The trustworthiness of the declarant, as well as that of the witness who testifies to the declaration, is often difficult to fathom. Nevertheless, because such evidence, where it is relevant to an issue, has considerable probative value and because it may be unobtainable except through the avenues of hearsay, courts have generally approved its admission, surrounding it with such safeguards as they are able to provide and trusting in the exercise of a sound discretion on the part of the trial courts.

The testimony that the victim had told the witness that she feared the defendant was admissible under this exception, provided it was relevant and met the test of trustworthiness. But the testimony concerning a threat and other conduct of the petitioner was not properly admissible under that rule and was highly prejudicial. While this court has, in at least one case, approved the admission of similar testimony, the weight of authority is against it, and the prejudicial effect of such evidence is generally recognized. The subject is dealt with at length in many cases gathered in a scholarly opinion by Judge MacKinnon in United States v Brown, supra. The conclusion of that opinion is stated at 205-206 of 160 U.S.App.D.C., at 733-74 of 490 F.2d:

The rule then to be distilled from the better reasoned decisions is that a victim's extra-judicial declarations of fear of the defendant are admissible under the state of mind exception to the hearsay rule with a limiting instruction only if there is a manifest need for such evidence, I. e., if it is relevant to a material issue in the case. Where there is a substantial likelihood of prejudice to the defendant's case in the admission of such testimony, it is inadmissible if it bears only a remote or artificial relationship to the legal or factual issues raised in the case. Even where there is substantial relevance, the additional factual matters in the statement may simply be too explosive to be contained by the limiting instruction, in which case exclusion of the testimony is also necessitated.

The United States Supreme Court, in Shepard v. United States, supra, considered a case in which the defendant was accused of murdering his wife by administering poison to her. The defense was suicide. A nurse was allowed to testify that more than 2 weeks before her death, the wife had stated, "Dr. Shepard has poisoned me." Holding this evidence improperly admitted, the court said that the declarations of deceased persons (short of dying declarations) which may be used to show their intentions for the future must be sharply distinguished from declarations of memory merely and from those that recite the past conduct of other persons.

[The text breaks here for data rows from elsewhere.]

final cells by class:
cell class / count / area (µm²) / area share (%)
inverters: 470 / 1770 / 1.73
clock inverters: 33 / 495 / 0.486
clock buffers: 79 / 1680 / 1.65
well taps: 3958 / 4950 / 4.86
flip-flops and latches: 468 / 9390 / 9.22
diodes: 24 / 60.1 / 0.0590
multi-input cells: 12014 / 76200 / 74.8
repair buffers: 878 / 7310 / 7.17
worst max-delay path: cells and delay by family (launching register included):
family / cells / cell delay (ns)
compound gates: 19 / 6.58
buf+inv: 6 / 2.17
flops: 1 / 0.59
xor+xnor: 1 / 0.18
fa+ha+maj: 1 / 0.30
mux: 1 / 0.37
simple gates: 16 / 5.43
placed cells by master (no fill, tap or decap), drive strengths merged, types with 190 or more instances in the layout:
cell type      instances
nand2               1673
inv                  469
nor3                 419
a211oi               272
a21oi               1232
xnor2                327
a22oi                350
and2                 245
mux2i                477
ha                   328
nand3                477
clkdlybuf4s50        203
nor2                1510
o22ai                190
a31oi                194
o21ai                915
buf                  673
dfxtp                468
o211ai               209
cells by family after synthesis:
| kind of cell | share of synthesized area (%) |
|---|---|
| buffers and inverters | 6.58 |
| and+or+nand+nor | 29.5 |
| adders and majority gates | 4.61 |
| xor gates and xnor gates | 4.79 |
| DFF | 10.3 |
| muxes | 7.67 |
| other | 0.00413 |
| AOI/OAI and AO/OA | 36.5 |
Context: an optimization exercise on an open-source flow, tuned for small area. The choices shown serve that exercise and are no tape-out recipe. Function was checked by simulation only, so behaviour that the tests miss may differ from the original. No driver is modelled on the clock port, so clocking that relies on it looks cheaper here than on a real chip. Power and IR drop assume default switching activity.

## psx_snapshot_block
module psx_snapshot_block (
    input  wire        clk,
    input  wire        rst,
    input  wire [13:0] pins,
    input  wire        rd_start,
    output wire        rd_busy,
    output wire        rd_valid,
    output wire [63:0] rd_data,
    input  wire        st_valid,
    input  wire [2:0]  st_code,
    output wire        indicator,
    output wire [31:0] seq_dbg
);
==> module psx_annunciator, before the edit <==
module psx_annunciator (
    input  wire       clk,
    input  wire       rst,
    input  wire       tick,
    input  wire       st_valid,
    input  wire [2:0] st_code,
    output wire       indicator
);
    localparam [2:0] S_IDLE = 3'd0, S_READY = 3'd1, S_POLLING = 3'd2,
                     S_CONFIG = 3'd3, S_ERROR = 3'd4;
    reg  [2:0] status;
    reg  [5:0] m;
    reg  [4:0] p;
    wire set_change = st_valid && (st_code <= S_ERROR) && (st_code != status);
    wire m_end = m[5] & m[4] & m[0];                   
    wire unit  = tick & m_end;                         
    wire is_err   = status[2];
    wire blinky   = status[1];                         
    wire is_conf  = status[1] & status[0];
    wire is_ready = ~status[1] & status[0];
    wire p_last = is_err   ? p[0] :                             
                  is_ready ? (p[2] & p[1] & p[0]) :             
                  is_conf  ? (p[4] & p[0]) :                    
                  blinky   ? (p[3] & p[2] & p[0]) : 1'b0;       
    wire       m_clr = set_change | unit;
    wire       p_clr = set_change | (unit & p_last);
    wire [6:0] mc;
    wire [5:0] pc;
    wire [5:0] m_nx;
    wire [4:0] p_nx;
    assign mc[0] = tick;
    assign pc[0] = unit & ~p_last;
    genvar i;
    generate
        for (i = 0; i < 6; i = i + 2) begin : g_m
            psx_cnt_pair u_pair (.rst(m_clr), .q(m[i+1:i]), .ci(mc[i]), .d(m_nx[i+1:i]), .co(mc[i+2]));
        end
    endgenerate
    psx_cnt_pair u_p0 (.rst(p_clr), .q(p[1:0]), .ci(pc[0]), .d(p_nx[1:0]), .co(pc[2]));
    psx_cnt_pair u_p2 (.rst(p_clr), .q(p[3:2]), .ci(pc[2]), .d(p_nx[3:2]), .co(pc[4]));
    psx_cnt_bit0 u_p4 (.rst(p_clr), .q(p[4]),   .ci(pc[4]), .d(p_nx[4]),   .co(pc[5]));
    wire p_restart = unit & p_last & blinky & ~set_change;
    always @(posedge clk) begin
        m <= m_nx;
        p <= {p_nx[4:2], p_nx[1] | p_restart, p_nx[0]};
    end
    always @(posedge clk) begin
        if (rst)
            status <= S_IDLE;
        else if (set_change)
            status <= st_code;
    end
    assign indicator = is_err   ? p[0] :
                       is_ready ? p[2] :
                       is_conf  ? (p[1] & ~(p[3] & p[2])) :
                       blinky   ? (p[1] & ~p[3]) : 1'b0;
endmodule
Settings: LEC_CHECK=0, CAP_MARGIN=20, CORE_MARGIN=2, CORE_UTILIZATION=40, PLACE_DENSITY=0.8, SLEW_MARGIN=20, SYNTH_HIERARCHICAL=1; clock period 10.0 ns.
standard.sh (not shown) runs the stock make flow with config.mk's settings and CLKGATE_MAP_FILE= SYNTH_SCRIPT=/design/flow/synth_recipe.tcl, a recipe that flattens the netlist after the stock synthesis.
==> flow/flow/run.sh <==
#!/bin/bash
# Own layout flow: the standard ORFS flow (standard.sh) with these changes:
#  - synthesis is the standard script (synth_recipe.tcl) with an area-oriented ABC
#    script for the combinational logic; registers are mapped exactly as in the
#    standard synthesis;
#  - the port buffers buffer_ports inserts are the smallest buffer, buf_1;
#  - tie cells are not duplicated per load;
#  - clock tree: no dummy loads; built from clkbuf_4, then the buffers whose
#    flip-flop clock pins would see a high slew are upsized (post_cts.tcl).
# Every tool's full output goes to the ORFS logs under orfs/logs and to
# own_flow.log in this folder.
set -euo pipefail
W=$(cd "$(dirname "$0")/.." && pwd)
F=$W/flow
cd "$W"
{
  printf 'proc abc {args} { set i [lsearch $args -script]; if {$i >= 0} { lset args [expr {$i+1}] %s }; yosys abc {*}$args }\n' "$F/abc_area.script"
  cat "$W/synth_recipe.tcl"
} > "$W/own_synth.tcl"
bash "$W/standard.sh" \
  SYNTH_SCRIPT="$W/own_synth.tcl" \
  BUFFER_PORTS_ARGS="-buffer_cell sky130_fd_sc_hd__buf_1" \
  SKIP_REPAIR_TIE_FANOUT=1 \
  CTS_ARGS="-sink_clustering_enable -repair_clock_nets -dont_use_dummy_load -buf_list sky130_fd_sc_hd__clkbuf_4" \
  POST_CTS_TCL="$F/post_cts.tcl" \
  finish > "$W/own_flow.log" 2>&1
==> flow/flow/abc_area.script <==
strash
ifraig
&get -n
&deepsyn -T 20
&put
strash
&get -n
&dch -f
&nf -R 1000
&put
topo
==> flow/flow/post_cts.tcl <==
estimate_parasitics -placement
set limit 0.112
set up {}
foreach pin [get_pins -hierarchical */CLK] {
  set worst 0
  foreach a {max min} { foreach e {rise fall} {
    set s [get_property $pin slew_${a}_$e]
    if {$s > $worst} { set worst $s }
  } }
  if {$worst > $limit} {
    set drv [get_pins -of_objects [get_nets -of_objects $pin] -filter "direction == output"]
    foreach d $drv {
      set inst [get_property $d full_name]
      set inst [string range $inst 0 [expr {[string last / $inst] - 1}]]
      if {[lsearch $up $inst] < 0} { lappend up $inst }
    }
  }
}
foreach inst $up {
  set c [get_cells $inst]
  set m [get_property $c ref_name]
  puts "post_cts: $inst ($m) drives a clock pin with slew over [expr {$limit * 1000}] ps"
  if {$m eq "sky130_fd_sc_hd__clkbuf_4"} {
    replace_cell $inst sky130_fd_sc_hd__clkbuf_8
  }
}
if {[llength $up]} {
  detailed_placement
  estimate_parasitics -placement
}
Change:
--- a/flow/design.v
+++ b/flow/design.v
@@ -132,39 +132,42 @@
                      S_CONFIG = 3'd3, S_ERROR = 3'd4;
     reg  [2:0] status;
     reg  [5:0] m;
-    reg  [4:0] p;
+    reg  [2:0] u;
+    reg  [2:0] k;
     wire set_change = st_valid && (st_code <= S_ERROR) && (st_code != status);
-    wire m_end = m[5] & m[4] & m[0];                   
-    wire unit  = tick & m_end;                         
-    wire is_err   = status[2];
+    wire m_end  = m[5] & m[4] & m[0];                  
+    wire is_err   = status[2];                         
     wire blinky   = status[1];                         
-    wire is_conf  = status[1] & status[0];
-    wire is_ready = ~status[1] & status[0];
-    wire p_last = is_err   ? p[0] :                             
-                  is_ready ? (p[2] & p[1] & p[0]) :             
-                  is_conf  ? (p[4] & p[0]) :                    
-                  blinky   ? (p[3] & p[2] & p[0]) : 1'b0;       
-    wire       m_clr = set_change | unit;
-    wire       p_clr = set_change | (unit & p_last);
+    wire is_ready = ~status[1] & status[0];            
+    wire paused = k[2] & (k[1] | ~status[0]);          
+    wire u_hit  = is_err   ? 1'b1 :                    
+                  blinky   ? (paused ? (u[2] & u[0])   
+                                     : u[0])           
+                           : (is_ready & u[1] & u[0]); 
+    wire fire = tick & m_end & u_hit;
+    wire       m_clr = set_change | (tick & m_end);
+    wire       u_clr = set_change | fire;
     wire [6:0] mc;
-    wire [5:0] pc;
+    wire [3:0] uc;
     wire [5:0] m_nx;
-    wire [4:0] p_nx;
+    wire [2:0] u_nx;
     assign mc[0] = tick;
-    assign pc[0] = unit & ~p_last;
+    assign uc[0] = tick & m_end;
     genvar i;
     generate
         for (i = 0; i < 6; i = i + 2) begin : g_m
             psx_cnt_pair u_pair (.rst(m_clr), .q(m[i+1:i]), .ci(mc[i]), .d(m_nx[i+1:i]), .co(mc[i+2]));
         end
     endgenerate
-    psx_cnt_pair u_p0 (.rst(p_clr), .q(p[1:0]), .ci(pc[0]), .d(p_nx[1:0]), .co(pc[2]));
-    psx_cnt_pair u_p2 (.rst(p_clr), .q(p[3:2]), .ci(pc[2]), .d(p_nx[3:2]), .co(pc[4]));
-    psx_cnt_bit0 u_p4 (.rst(p_clr), .q(p[4]),   .ci(pc[4]), .d(p_nx[4]),   .co(pc[5]));
-    wire p_restart = unit & p_last & blinky & ~set_change;
+    psx_cnt_pair u_u0 (.rst(u_clr), .q(u[1:0]), .ci(uc[0]), .d(u_nx[1:0]), .co(uc[2]));
+    psx_cnt_bit0 u_u2 (.rst(u_clr), .q(u[2]), .ci(uc[2]), .d(u_nx[2]), .co(uc[3]));
     always @(posedge clk) begin
         m <= m_nx;
-        p <= {p_nx[4:2], p_nx[1] | p_restart, p_nx[0]};
+        u <= u_nx;
+        if (rst | set_change)
+            k <= 3'd0;
+        else if (fire)
+            k <= (blinky & paused) ? 3'd1 : k + 3'd1;
     end
     always @(posedge clk) begin
         if (rst)
@@ -172,10 +175,7 @@
         else if (set_change)
             status <= st_code;
     end
-    assign indicator = is_err   ? p[0] :
-                       is_ready ? p[2] :
-                       is_conf  ? (p[1] & ~(p[3] & p[2])) :
-                       blinky   ? (p[1] & ~p[3]) : 1'b0;
+    assign indicator = k[0];
 endmodule
 module psx_snapshot_block (
     input  wire        clk,
Effect: The new run finished with timing, DRC and antenna clean; cell count is higher slightly; flip-flop and latch count grows by 1; first-iteration DRC count rises slightly; count of clock-buffer cells in the layout stays the same; maximum frequency decreases slightly; hold slack got worse by 9.3 ps; global-route usage rose by 0.19 points; combinational power climbs slightly; sequential share of layout area barely changes.

==> afterwards: timing with drivers on the ports <==
The results above use ideal ports. As a check the final layouts listed here were re-extracted and re-timed, cells and wires unchanged. Step 1 (the two cells are an assumption about what drives the block):
set clk [get_ports {clk}]
set_driving_cell -lib_cell sky130_fd_sc_hd__clkbuf_16 $clk
set_driving_cell -lib_cell sky130_fd_sc_hd__buf_2 [delete_from_list [all_inputs] $clk]
Step 2 moves the port delays by t, midway between the first and last clock arrival at a register: inputs arrive t later, outputs are due t later. That takes back most of the time a late clock gives input paths. Slacks: ideal ports / drivers / drivers and shift; pairs: ideal ports / drivers.
run	shift t [ns]	setup WS [ns]	latest minus earliest clock arrival (ns)
the first run	0.411	4.390 / 4.390 / 4.390	0.029 / 0.029
the second run	0.430	4.363 / 4.364 / 4.364	0.031 / 0.030
After both steps every run listed still meets setup and hold.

There, the government had argued that the statement by the dying woman, if not admissible as a dying declaration, was admissible to show her state of mind that she was not in a suicidal mood. Justice Cardozo, speaking for the court, said:

It will not do to say that the jury might accept the declarations for any light that they cast upon the existence of a vital urge, and reject them to the extent that they charged the death to some one else. Discrimination so subtle is a feat beyond the compass of ordinary minds.